(Exercise): From the records below, output exactly the lines running from the line containing "results.txt, run 2" through the line containing "Drt via density = 4.871 (about the same)", and no others.

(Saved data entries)

[src/rtl/fetch_unit.sv]
// Instruction fetch stage: issues imem requests at the current PC, buffers returned
// words with their PCs in a small ring, and hands them to decode over valid/ready.
module fetch_unit #(
    parameter int width_p = 32,
    parameter int depth_p = 2
) (
    input  logic               clk_i,
    input  logic               rst_i,
    input  logic [width_p-1:0] pc_i,
    input  logic               flush_i,
    output logic               stall_o,
    output logic               imem_req_valid_o,
    output logic [width_p-1:0] imem_req_addr_o,
    input  logic               imem_req_ready_i,
    input  logic               imem_rsp_valid_i,
    input  logic [31:0]        imem_rsp_data_i,
    output logic               instr_valid_o,
    output logic [31:0]        instr_o,
    output logic [width_p-1:0] instr_pc_o,
    input  logic               instr_ready_i
);
    localparam int idx_w = $clog2(depth_p);
    localparam int ptr_w = idx_w + 1;
    localparam int cnt_w = ptr_w + 1;

    logic [ptr_w-1:0]   r_alloc_ptr;
    logic [ptr_w-1:0]   r_fill_ptr;
    logic [ptr_w-1:0]   r_rd_ptr;
    logic [ptr_w-1:0]   r_discard_cnt;

    logic [ptr_w-1:0]   w_occupancy;
    logic [ptr_w-1:0]   w_inflight;
    logic [cnt_w-1:0]   w_committed;
    logic               w_credit;
    logic               w_accept;
    logic               w_rsp_fill;
    logic               w_pop;
    logic [idx_w-1:0]   w_alloc_idx;
    logic [idx_w-1:0]   w_fill_idx;
    logic [idx_w-1:0]   w_rd_idx;

    logic [width_p-1:0] w_slot_pc     [depth_p];
    logic [31:0]        w_slot_instr  [depth_p];
    logic               w_slot_filled [depth_p];

    assign w_occupancy = r_alloc_ptr - r_rd_ptr;
    assign w_inflight  = r_alloc_ptr - r_fill_ptr;
    // Fetches still owed to the discard backlog hold credit just like buffered ones.
    assign w_committed = cnt_w'(w_occupancy) + cnt_w'(r_discard_cnt);
    assign w_credit    = (w_committed < cnt_w'(depth_p));

    assign w_alloc_idx = r_alloc_ptr[idx_w-1:0];
    assign w_fill_idx  = r_fill_ptr[idx_w-1:0];
    assign w_rd_idx    = r_rd_ptr[idx_w-1:0];

    assign imem_req_valid_o = w_credit & ~flush_i & ~rst_i;
    assign imem_req_addr_o  = pc_i;
    assign w_accept         = imem_req_valid_o & imem_req_ready_i;
    assign stall_o          = ~w_accept;

    assign w_rsp_fill    = imem_rsp_valid_i & (r_discard_cnt == '0);
    assign instr_valid_o = (w_occupancy != '0) & w_slot_filled[w_rd_idx];
    assign instr_o       = w_slot_instr[w_rd_idx];
    assign instr_pc_o    = w_slot_pc[w_rd_idx];
    assign w_pop         = instr_valid_o & instr_ready_i & ~flush_i;

    always_ff @(posedge clk_i or posedge rst_i) begin
        if (rst_i) begin
            r_alloc_ptr   <= '0;
            r_fill_ptr    <= '0;
            r_rd_ptr      <= '0;
            r_discard_cnt <= '0;
        end else if (flush_i) begin
            // Every fetch still in flight must be dropped when it returns,
            // including one that is returning right now.
            r_alloc_ptr   <= '0;
            r_fill_ptr    <= '0;
            r_rd_ptr      <= '0;
            r_discard_cnt <= r_discard_cnt + w_inflight - ptr_w'(imem_rsp_valid_i);
        end else begin
            if (w_accept) begin
                r_alloc_ptr <= r_alloc_ptr + 1'b1;
            end
            if (imem_rsp_valid_i) begin
                if (r_discard_cnt != '0) begin
                    r_discard_cnt <= r_discard_cnt - 1'b1;
                end else begin
                    r_fill_ptr <= r_fill_ptr + 1'b1;
                end
            end
            if (w_pop) begin
                r_rd_ptr <= r_rd_ptr + 1'b1;
            end
        end
    end

    genvar gi;
    generate
        for (gi = 0; gi < depth_p; gi++) begin : g_slot
            logic [width_p-1:0] r_pc;
            logic [31:0]        r_instr;
            logic               r_filled;

            always_ff @(posedge clk_i or posedge rst_i) begin
                if (rst_i) begin
                    r_pc     <= '0;
                    r_instr  <= '0;
                    r_filled <= 1'b0;
                end else if (!flush_i) begin
                    // Alloc and fill never target the same slot in one cycle.
                    if (w_accept && (w_alloc_idx == idx_w'(gi))) begin
                        r_pc     <= pc_i;
                        r_filled <= 1'b0;
                    end
                    if (w_rsp_fill && (w_fill_idx == idx_w'(gi))) begin
                        r_instr  <= imem_rsp_data_i;
                        r_filled <= 1'b1;
                    end
                end
            end

            assign w_slot_pc[gi]     = r_pc;
            assign w_slot_instr[gi]  = r_instr;
            assign w_slot_filled[gi] = r_filled;
        end
    endgenerate

endmodule

[config.mk]
export PLATFORM = sky130hd
export DESIGN_NAME = fetch_unit
export DESIGN_NICKNAME = d
export VERILOG_FILES = /design/src/rtl/fetch_unit.sv
export SDC_FILE = /design/constraint.sdc
export NUM_CORES = 1
export LEC_CHECK = 0
export CORE_MARGIN = 4
export CORE_UTILIZATION = 40
export CTS_BUF_LIST = sky130_fd_sc_hd__clkbuf_8
export CTS_CLUSTER_DIAMETER = 50
export DETAILED_ROUTE_END_ITERATION = 8
export PLACE_DENSITY = 0.7
export SLEW_MARGIN = 20
export SYNTH_ARGS = -nofsm -noshare
export SYNTH_HDL_FRONTEND = slang
export SYNTH_SLANG_ARGS = --single-unit
[constraint.sdc]
create_clock -name clk_i -period 10 [get_ports clk_i]
set_clock_uncertainty 0.15 [all_clocks]
set_input_delay 2 -clock clk_i [delete_from_list [all_inputs] [get_ports clk_i]]
set_output_delay 2 -clock clk_i [all_outputs]
set_load 0.05 [all_outputs]
# Yosys cells after proc, flatten, opt, wreduce, memory -nomap -nowiden
# Cells that the tools add are included.
# totals
ff_bits	138
inputBits	70
out_inout_bits	99
# op_classes
add_sub_neg	9
n_lt_le_gt_ge	2
n_eq_ne	1
n_mux	23
n_bitwise	13
reduce_logical	21
# op_table
op	n
32-bit two-way mux	6
2-bit two-way mux	10
2-bit AND reduction	8
2-bit nonzero test	8
1-bit bitwise AND	7
1-bit two-way mux	7
2-bit by 1-bit adder with 2-bit output, second input constant	3
1-bit NOT	5
1-bit logical AND	4
2-bit subtractor	2
2-bit by 2-bit adder with 3-bit output	1
3-bit by 2-bit less-than comparator with 1-bit output, second input constant	1
2-bit adder	1
2-bit greater-or-equal comparator, second input constant	1
2-bit logical NOT	1
2-bit inequality test, second input constant	1
1-bit NOT with 2-bit output	1
2-bit by 1-bit subtractor with 2-bit output	1
2-bit by 1-bit subtractor with 2-bit output, second input constant	1

# Logic depth before layout (Yosys ltp)
# Gate-level depths: netlist (run 1).
# logic_depth
ltp_word	9
ltp_mapped	9
mapped_depth_nobuf	8

# Least setup slack after synthesis (run 1)
# No wires, ideal clock.
# synth_path
path_type	input -> output
from	input flush_i
to	output stall_o
arrival_ns	2.932
t_required_ns	7.850
slack_ns	4.918
path_stages	4
path_buffers	1
cell_sequence	buf_6 -> nand4bb_4 -> clkinv_2 -> nand2_1
# synth_between
elab_chain_cells	5
# synth_lines
element	line_no	text
from (decl)	10	input logic flush_i,
1-bit NOT (no source line)	-	
1-bit bitwise AND (2 in a row)	56	assign imem_req_valid_o = w_credit & ~flush_i & ~rst_i;
via imem_req_valid_o	12	output logic imem_req_valid_o,
1-bit bitwise AND	58	assign w_accept = imem_req_valid_o & imem_req_ready_i;
1-bit NOT	59	assign stall_o = ~w_accept;
to (decl)	11	output logic stall_o,
# The timed path passes the listed nets, and every way through them passes these cells.

# Worst setup path after layout (run 1)
# layout_path
from	input flush_i
to	output stall_o
# layout_between
elab_chain_cells	5
# layout_lines
element	line_no
1-bit NOT (no source line)	-
1-bit bitwise AND (2 in a row)	56
1-bit bitwise AND	58
1-bit NOT	59
# Every way passes these cells.

==> results of run 1 <==
area by class of cell:
type	count	area, um2	share of cell area (%)
Timing Repair Buffer	172	1712	19.83
Sequential cell	138	3455	40.03
Inverter	9	40.04	0.4640
Multi-Input combinational cell	241	2725	31.58
Tap cell	216	270.3	3.132
Clock buffer	18	247.7	2.871
Clock inverter	14	180.2	2.088
final timing paths:
check / from / slack, ps / cells past startpoint / endpoint
min in group asynchronous: rst_i / 1940 / 2 / g_slot[1].r_instr[25]
max in group asynchronous: rst_i / 6400 / 3 / g_slot[1].r_instr[29]
setup / recovery: flush_i / 3910 / 5 / stall_o
setup reg to reg: r_alloc_ptr[0] / 6670 / 8 / g_slot[0].r_pc[21]
hold / removal: g_slot[0].r_instr[2] / 350 / 1 / g_slot[0].r_instr[2]
hold reg to reg: g_slot[0].r_instr[2] / 350 / 1 / g_slot[0].r_instr[2]
logic make-up (layout without fill, tap and decap cells):
kind of cell,count (synthesis),count (layout),synth area share [%]
xor gates and xnor gates,8,8,1.482
muxes,193,193,34.57
adders and majority gates,6,6,1.482
DFF,138,138,52.42
and+or+nand+nor,21,21,2.393
AOI/OAI and AO/OA,13,13,1.349
buffers and inverters,61,213,6.306
stage by stage:
| step | hold WS [ps] | instance area [um2] | setup WS (ps) |
|---|---|---|---|
| after CTS | 355.4 | 8630 | 3887 |
| after global routing | 367.8 | 8630 | 3810 |
| after floorplan | 321.2 | 6588 | 4154 |
| after global placement | 331.4 | 8202 | 3918 |
| final | 352.0 | 8630 | 3910 |
| after detailed placement | 338.2 | 8202 | 3887 |
state kept, by name, summed over array words and instances (netlist names):
register / count
g_slot.r_instr: 64
g_slot.r_pc: 64
r_alloc_ptr: 2
r_discard_cnt: 2
r_rd_ptr: 2
g_slot.r_filled: 2
r_fill_ptr: 2
critical path, cell delays in order:
cell and delay [ps]:
clkdlybuf4s50_1 690, nand4bb_4 230, clkinv_2 120, nand2_1 90, clkdlybuf4s50_1 800
power by group through the flow:
stage / Sequential, mW / Clock, mW / Combinational [mW]
global placement: 0.886 / 0 / 1.40
CTS: 0.896 / 0.509 / 1.43
detailed placement: 0.905 / 0 / 1.42
finish: 0.894 / 0.487 / 1.41
global route: 0.922 / 0.529 / 1.49
floorplan: 0.867 / 0 / 1.05
routing by layer:
layer  vias to the layer above  routed length, um  global-route usage, %
li1                       1803                  -                      -
met1                      1996               5645                  17.99
met2                       119               6793                  25.89
met3                        17               1259                  6.958
met4                         2                218                  5.431
met5                         -                  8                      0
cells in the final DEF (no fill, tap or decap), drive strengths merged, types with 4 or more instances in the layout:
cell / synthesis / final
nand2: 5 / 5
dfrtp: 138 / 138
clkinv: 1 / 7
buf: 51 / 4
mux2: 192 / 192
clkbuf: 1 / 18
inv: 8 / 10
clkdlybuf4s50: 0 / 168
bufinv: 0 / 4
nand3: 4 / 4
==> results.txt, run 1 <==
Mapped Cells = 440
Drt total wl = 13930 um
Antenna Violating Nets Remaining = 0
Die height = 136.3 um
Post-Syn Area = 6588 um2
Ranking of synthesized cells by area = dfrtp_1 52%, mux2_2 28%, mux2_4 6.4%, buf_4 3.6%, buf_6 1.2%
Area of the core = 16000 um2
Number of flops mapped to enable cells by yosys = 0
Gate power share = 50.6%
Boundary pin count = 169
Drt via density = 4.873
Placed insts = 776
Yosys top cell area share = 52.42%
Fin nets = 655
Peak Freq = 164.2 MHz
DR DRC count = 0
Area grow syn2layout = 31.00%
Post-synth ARST share = 100.0%
Initial Util = 41.17%
Initial drt markers = 75
Avg WL per Cell = 17.23 um
Arr. time, crit path = 3940 ps
# diodes = 0
CP Capture Type = output pin
First-pass GRT wire length = 22670 um
Final Power = 2.793 mW
Post-synth cell types = 37
Port Buffer Count = 168
Max Buffers Root-to-Sink = 2
Predominant post-synthesis flop cell = dfrtp_1
Clock power frac = 17.4%
DR vias = 3937
Num CTS Buffers = 17
Syn Area/Cell = 14.97 um2
Setup TNS = 0 ps
Layout cells sized above 1 = 39.70%
Final Setup Violations = 0
Reg clk slew, reported paths = 70 ps
DP HPWL = 9311 um
Placer Congestion = 0.7033
LEAKAGE = 3.836 nW
Sequential Power Share = 32.0%
Final period util = 60.90%
Crit start category = primary input
Most frequent cell after synthesis = mux2_2
Synth Warn # = 0
Remaining global-route overflow = 0
Worst Hold Class = reg2reg
Fin crit period = 6090 ps
GR Util All Layers = 15.62%
Sequential fraction of the synthesis area = 52.42%
CTS root buffer = clkbuf_8
Relative slew slack = 35.82%
Die Wd = 136.3 um
Clock tree sinks = 138
Die ar. = 18590 um2
H-tree levels = 4
Fillcell total = 1365
Clock latency on the worst-skew pair = 430 ps
Pins Over Slew Limit = 0
RSZ-0062 raised after global routing = no
# hold bufs at CTS = 0
Initial antenna violation count = 1
CP required = 7850 ps
Synth area leader = dfrtp_1
Switching Power = 1.118 mW
Pin count of the biggest net entering global routing = 71
Sw Ratio = 40.01%
Internal power = 1.676 mW
Rows = 46
Power per cell area = 323.7 nW/um2
Layout Cells excl Fill = 808
First-pass DRT Iterations = 4
Final Hold Vio Count = 0
Syn Nets = 516
Vias in the first global route = 4459
Max-Cap Viols = 0
Peak supply drop = 0.1761 mV
Synth top cells by count = 164 x mux2_2, 138 x dfrtp_1, 32 x buf_4
CTS tree = done
Crit Path Max Fanout = 9
Final Util = 53.93%
Crit Path Category = in2out
Status = finished clean
Synth Register Bits = 138
Worst Tran Pin Value = 962.6 ps
Post_cts resized = 0
Postcts setup bufs = 0
(Power assumes the default switching activity.)
==> run 2, diff against run 1 <==
- clock period: 10 -> 6 ns (I/O delays scaled with it)
==> run 2 against run 1 <==
  * Clock-buffer cell count up 3
  * Via count about the same
  * Non-clock buffer count unchanged
==> results.txt, run 2 (synthesis results as in run 1) <==
H-tree levels = 4 (unchanged)
Max stage delay on crit path = 800 ps (about the same)
Avg WL per Cell = 16.83 um (-2.4%)
Fin crit period = 4616 ps
Layout cells sized above 1 = 40.03% (+0.34 points)
Worst setup margin = 1384 ps (-2526 ps)
Post_cts resized = 0 (unchanged)
# hold bufs at CTS = 0 (unchanged)
First-pass DRT Iterations = 4 (unchanged)
CP Capture Type = output pin
Port Buffer Count = 168 (unchanged)
Crit Path Max Fanout = 5 (-4)
Final Hold Vio Count = 0 (unchanged)
Final Setup Violations = 0 (unchanged)
Post-route cell area = 8610 um2 (-0.23%)
Pin count of the biggest net entering global routing = 88 (+24%)
Drt total wl = 13600 um (-2.4%)
# diodes = 0 (unchanged)
Peak supply drop = 0.2941 mV (+67%)
Pins Over Slew Limit = 0 (unchanged)
CP top delay family = buffers and inverters
Worst Tran Pin Value = 975.6 ps (+12.95 ps)
Die Wd = 136.3 um (unchanged)
Initial Util = 41.17% (unchanged)
DP HPWL = 9066 um (-2.6%)
RSZ-0062 raised after global routing = no
Area grow syn2layout = 30.69%
Clock tree sinks = 138 (unchanged)
Remaining global-route overflow = 0 (unchanged)
Clock latency on the worst-skew pair = 420 ps (about the same)
Worst Hold Class = reg2reg
DR DRC count = 0 (unchanged)
Largest regs = g_slot.r_instr x64, g_slot.r_pc x64
Power per cell area = 534.8 nW/um2 (+65%)
Placer Congestion = 0.7305 (+3.9%)
Die height = 136.3 um (unchanged)
Crit Path Category = reg2out
GR Util All Layers = 15.11% (-0.51 points)
First-pass GRT wire length = 22010 um (-2.9%)
WP buf/inv = 3 (unchanged)
Commonest non-fill, non-tap cells in the layout = 168 x clkdlybuf4s50_1, 164 x mux2_2, 137 x dfrtp_1
Initial drt markers = 84 (+12%)
Final period util = 76.94%
Peak Freq = 216.6 MHz
LEAKAGE = 3.826 nW (-0.25%)
Crit start category = flop
Max-Cap Viols = 0 (unchanged)
Commonest non-fill, non-tap cell in the layout = clkdlybuf4s50_1
Slowest CP cell = clkdlybuf4s50_1
Critical path, cell by cell = inv_1, ha_1, xnor3_1, fa_1, nand4bb_4, clkinv_2, nand2_1, clkdlybuf4s50_1
Vias in the first global route = 4410 (-1.1%)
Drt via density = 4.871 (about the same)
Dpl ws = 1508 ps (-2379 ps)
Placed instance area = 8202 um2 (unchanged)
CTS tree = done
CP required = 4650 ps (-3200 ps)
Rows = 46 (unchanged)
Antenna Violating Nets Remaining = 0 (unchanged)
Setup TNS = 0 ps (unchanged)
CTS root buffer = clkbuf_8
DR vias = 3936 (-0.025%)
Boundary pin count = 169 (unchanged)
Reg clk slew, reported paths = 70 ps (about the same)
Arr. time, crit path = 3270 ps (-670 ps)
Relative slew slack = 34.96% (-0.86 points)
Status = finished clean
Fin nets = 655 (unchanged)
Area of the core = 16000 um2 (unchanged)
Max Buffers Root-to-Sink = 2 (unchanged)
Worst Hold Slack = 353.5 ps (+1.527 ps)
Num CTS Buffers = 17 (unchanged)
Initial antenna violation count = 1 (unchanged)
Postcts setup bufs = 0 (unchanged)
Die ar. = 18590 um2 (unchanged)
Final Util = 53.81% (-0.13 points)
## run 2: changes by cell type in the layout (fill, tap and decap cells not counted), sizes merged
cell      before  now
clkinvlp       2    1
bufinv         4    2
clkinv         7    9
inv           10    8
clkbuf        18   21
## run 2: through the flow
stage	cells	power, mW
after floorplan	440	3.193
after global placement	776	3.814
after detailed placement	776	3.874
after CTS	808	4.661
after global routing	808	4.839
final	808	4.605
## run 2: path summary, 6_finish.rpt
kind,startpoint,end,slack (ps),depth (start not counted)
max,r_alloc_ptr[0],stall_o,1380,8
min,g_slot[0].r_pc[29],g_slot[0].r_pc[29],350,1
max reg2reg,r_alloc_ptr[0],g_slot[0].r_pc[19],2630,8
min reg2reg,g_slot[0].r_pc[29],g_slot[0].r_pc[29],350,1
max in group asynchronous,rst_i,r_discard_cnt[1],3310,3
min in group asynchronous,rst_i,g_slot[0].r_pc[0],1210,2
## run 2: report_power, final
| group | internal [mW] | switching, mW | leakage (nW) |
|---|---|---|---|
| clock network | 0.412 | 0.350 | 0.211 |
| registers | 1.30 | 0.187 | 1.76 |
| logic | 1.03 | 1.32 | 1.86 |
| total | 2.75 | 1.86 | 3.83 |
## run 2: final cells by class
| cell class | count | area, um2 |
|---|---|---|
| clock buffer | 21 | 289.0 |
| clock inverter | 11 | 118.9 |
| fill | 1363 | 7391 |
| inverter | 9 | 40.04 |
| multi-input combinational | 241 | 2725 |
| sequential | 138 | 3455 |
| tap | 216 | 270.3 |
| timing repair buffer | 172 | 1712 |
## run 2: routing by layer
| metal | GRT usage, % | vias to the layer above | part of all wire, % |
|---|---|---|---|
| met1 | 17.47 | 1999 | 41 |
| met4 | 5.263 | 2 | 1.5 |
| met5 | 0 | - | 0.066 |
| met3 | 6.514 | 19 | 8.9 |
| met2 | 25.12 | 118 | 48 |
| li1 | - | 1798 | - |
==> run 3, diff against run 2 <==
- clock period: 6 -> 4.45 ns (I/O delays scaled with it)
==> run 3 against run 2 <==
  * Core utilization fell by 0.18 points
  * Routed wire length rose by 0.36%
  * Critical path depth did not move
  * Register-to-register slack got worse by 1500 ps
  * Worst hold slack got worse by 0.85 ps
  * Combinational power rose by 35%
  * Via count rose by 0.20%
  * Cell count rose by 0.12%
  * Largest power group unchanged
==> results.txt, run 3 (synthesis results as in run 1) <==
Status = finished clean
Final period util = 84.81%
CP Capture Type = output pin
Initial Util = 41.17% (unchanged)
Sequential Power Share = 32.9% (+0.5 points)
CTS tree = done
H-tree levels = 4 (unchanged)
Antenna Violating Nets Remaining = 0 (unchanged)
First-pass GRT wire length = 22260 um (+1.1%)
Final Power = 6.113 mW (+33%)
Largest regs = g_slot.r_instr x64, g_slot.r_pc x64
Crit Path Category = reg2out
Die Wd = 136.3 um (unchanged)
Remaining global-route overflow = 0 (unchanged)
Max-Cap Viols = 0 (unchanged)
Area of the core = 16000 um2 (unchanged)
GR Util All Layers = 15.46% (+0.35 points)
Port Buffer Count = 168 (unchanged)
# hold bufs at CTS = 0 (unchanged)
Peak Freq = 265.0 MHz
Clock latency on the worst-skew pair = 440 ps (+20 ps)
Placer Congestion = 0.7438 (+1.8%)
Post-route cell area = 8581 um2 (-0.33%)
LEAKAGE = 3.811 nW (-0.41%)
Final Hold Vio Count = 0 (unchanged)
Storage element area = 3455 um2 (unchanged)
Placed insts = 777 (+0.13%)
Initial drt markers = 127 (+51%)
Rows = 46 (unchanged)
Commonest non-fill, non-tap cells in the layout = 166 x clkdlybuf4s50_1, 164 x mux2_2, 137 x dfrtp_1
Setup TNS = 0 ps (unchanged)
Max stage delay on crit path = 580 ps (-220 ps)
Avg WL per Cell = 16.87 um (+0.24%)
Gate power share = 51.8% (+0.7 points)
Fin crit period = 3774 ps
DR vias = 3944 (+0.20%)
Pin count of the biggest net entering global routing = 139 (+58%)
WP buf/inv = 3 (unchanged)
Worst Hold Class = reg2reg
DP HPWL = 9169 um (+1.1%)
Die height = 136.3 um (unchanged)
Layout Cells excl Fill = 809 (+0.12%)
Initial antenna violation count = 0 (-1)
Critical path, cell by cell = inv_1, ha_1, xnor3_1, fa_1, nand4bb_4, clkinv_2, nand2_1, buf_4
Crit Path Max Fanout = 5 (unchanged)
Internal power = 3.613 mW (+32%)
Final Setup Violations = 0 (unchanged)
Drt via density = 4.875 (about the same)
Reg clk slew, reported paths = 70 ps (about the same)
Worst Tran Pin Value = 803.8 ps (-171.8 ps)
Post_cts resized = 0 (unchanged)
Layout cells sized above 1 = 40.30% (+0.27 points)
Worst Hold Slack = 352.6 ps (-0.8510 ps)
CTS root buffer = clkbuf_8
# diodes = 0 (unchanged)
Area grow syn2layout = 30.26%
Commonest non-fill, non-tap cell in the layout = clkdlybuf4s50_1
Relative slew slack = 46.41% (+11 points)
Sw Ratio = 40.91% (+0.56 points)
Final Util = 53.63% (-0.18 points)
Switching Power = 2.501 mW (+35%)
Fillcell total = 1374 (+0.81%)
Die ar. = 18590 um2 (unchanged)
DR DRC count = 0 (unchanged)
CP top delay family = adder cells
Pins Over Slew Limit = 0 (unchanged)
Multi-input gate area = 2725 um2 (unchanged)
Clock tree sinks = 138 (unchanged)
Worst setup margin = 676.0 ps (-707.8 ps)
Crit start category = flop
Boundary pin count = 169 (unchanged)
Vias in the first global route = 4334 (-1.7%)
Dpl ws = 1065 ps (-442.7 ps)
Num CTS Buffers = 17 (unchanged)
Clock power frac = 15.3% (-1.2 points)
Arr. time, crit path = 2730 ps (-540 ps)
Max Buffers Root-to-Sink = 2 (unchanged)
First-pass DRT Iterations = 3 (-1)
Drt total wl = 13650 um (+0.36%)
Peak supply drop = 0.4044 mV (+37%)
CP required = 3410 ps (-1240 ps)
Power per cell area = 712.5 nW/um2 (+33%)
Slowest CP cell = fa_1
Placed instance area = 8215 um2 (+0.17%)
RSZ-0062 raised after global routing = no
Fin nets = 656 (+0.15%)
Postcts setup bufs = 0 (unchanged)
[run 3: cell count changes in the layout (fill, tap and decap cells not counted)]
cell,delta
clkinv_4,-1
clkbuf_8,-2
buf_4,+2
inv_6,-1
inv_1,+1
clkdlybuf4s50_1,-2
bufinv_16,-1
buf_12,+1
clkinv_2,+1
clkinvlp_4,+3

(Response to the exercise):
==> results.txt, run 2 (synthesis results as in run 1) <==
H-tree levels = 4 (unchanged)
Max stage delay on crit path = 800 ps (about the same)
Avg WL per Cell = 16.83 um (-2.4%)
Fin crit period = 4616 ps
Layout cells sized above 1 = 40.03% (+0.34 points)
Worst setup margin = 1384 ps (-2526 ps)
Post_cts resized = 0 (unchanged)
# hold bufs at CTS = 0 (unchanged)
First-pass DRT Iterations = 4 (unchanged)
CP Capture Type = output pin
Port Buffer Count = 168 (unchanged)
Crit Path Max Fanout = 5 (-4)
Final Hold Vio Count = 0 (unchanged)
Final Setup Violations = 0 (unchanged)
Post-route cell area = 8610 um2 (-0.23%)
Pin count of the biggest net entering global routing = 88 (+24%)
Drt total wl = 13600 um (-2.4%)
# diodes = 0 (unchanged)
Peak supply drop = 0.2941 mV (+67%)
Pins Over Slew Limit = 0 (unchanged)
CP top delay family = buffers and inverters
Worst Tran Pin Value = 975.6 ps (+12.95 ps)
Die Wd = 136.3 um (unchanged)
Initial Util = 41.17% (unchanged)
DP HPWL = 9066 um (-2.6%)
RSZ-0062 raised after global routing = no
Area grow syn2layout = 30.69%
Clock tree sinks = 138 (unchanged)
Remaining global-route overflow = 0 (unchanged)
Clock latency on the worst-skew pair = 420 ps (about the same)
Worst Hold Class = reg2reg
DR DRC count = 0 (unchanged)
Largest regs = g_slot.r_instr x64, g_slot.r_pc x64
Power per cell area = 534.8 nW/um2 (+65%)
Placer Congestion = 0.7305 (+3.9%)
Die height = 136.3 um (unchanged)
Crit Path Category = reg2out
GR Util All Layers = 15.11% (-0.51 points)
First-pass GRT wire length = 22010 um (-2.9%)
WP buf/inv = 3 (unchanged)
Commonest non-fill, non-tap cells in the layout = 168 x clkdlybuf4s50_1, 164 x mux2_2, 137 x dfrtp_1
Initial drt markers = 84 (+12%)
Final period util = 76.94%
Peak Freq = 216.6 MHz
LEAKAGE = 3.826 nW (-0.25%)
Crit start category = flop
Max-Cap Viols = 0 (unchanged)
Commonest non-fill, non-tap cell in the layout = clkdlybuf4s50_1
Slowest CP cell = clkdlybuf4s50_1
Critical path, cell by cell = inv_1, ha_1, xnor3_1, fa_1, nand4bb_4, clkinv_2, nand2_1, clkdlybuf4s50_1
Vias in the first global route = 4410 (-1.1%)
Drt via density = 4.871 (about the same)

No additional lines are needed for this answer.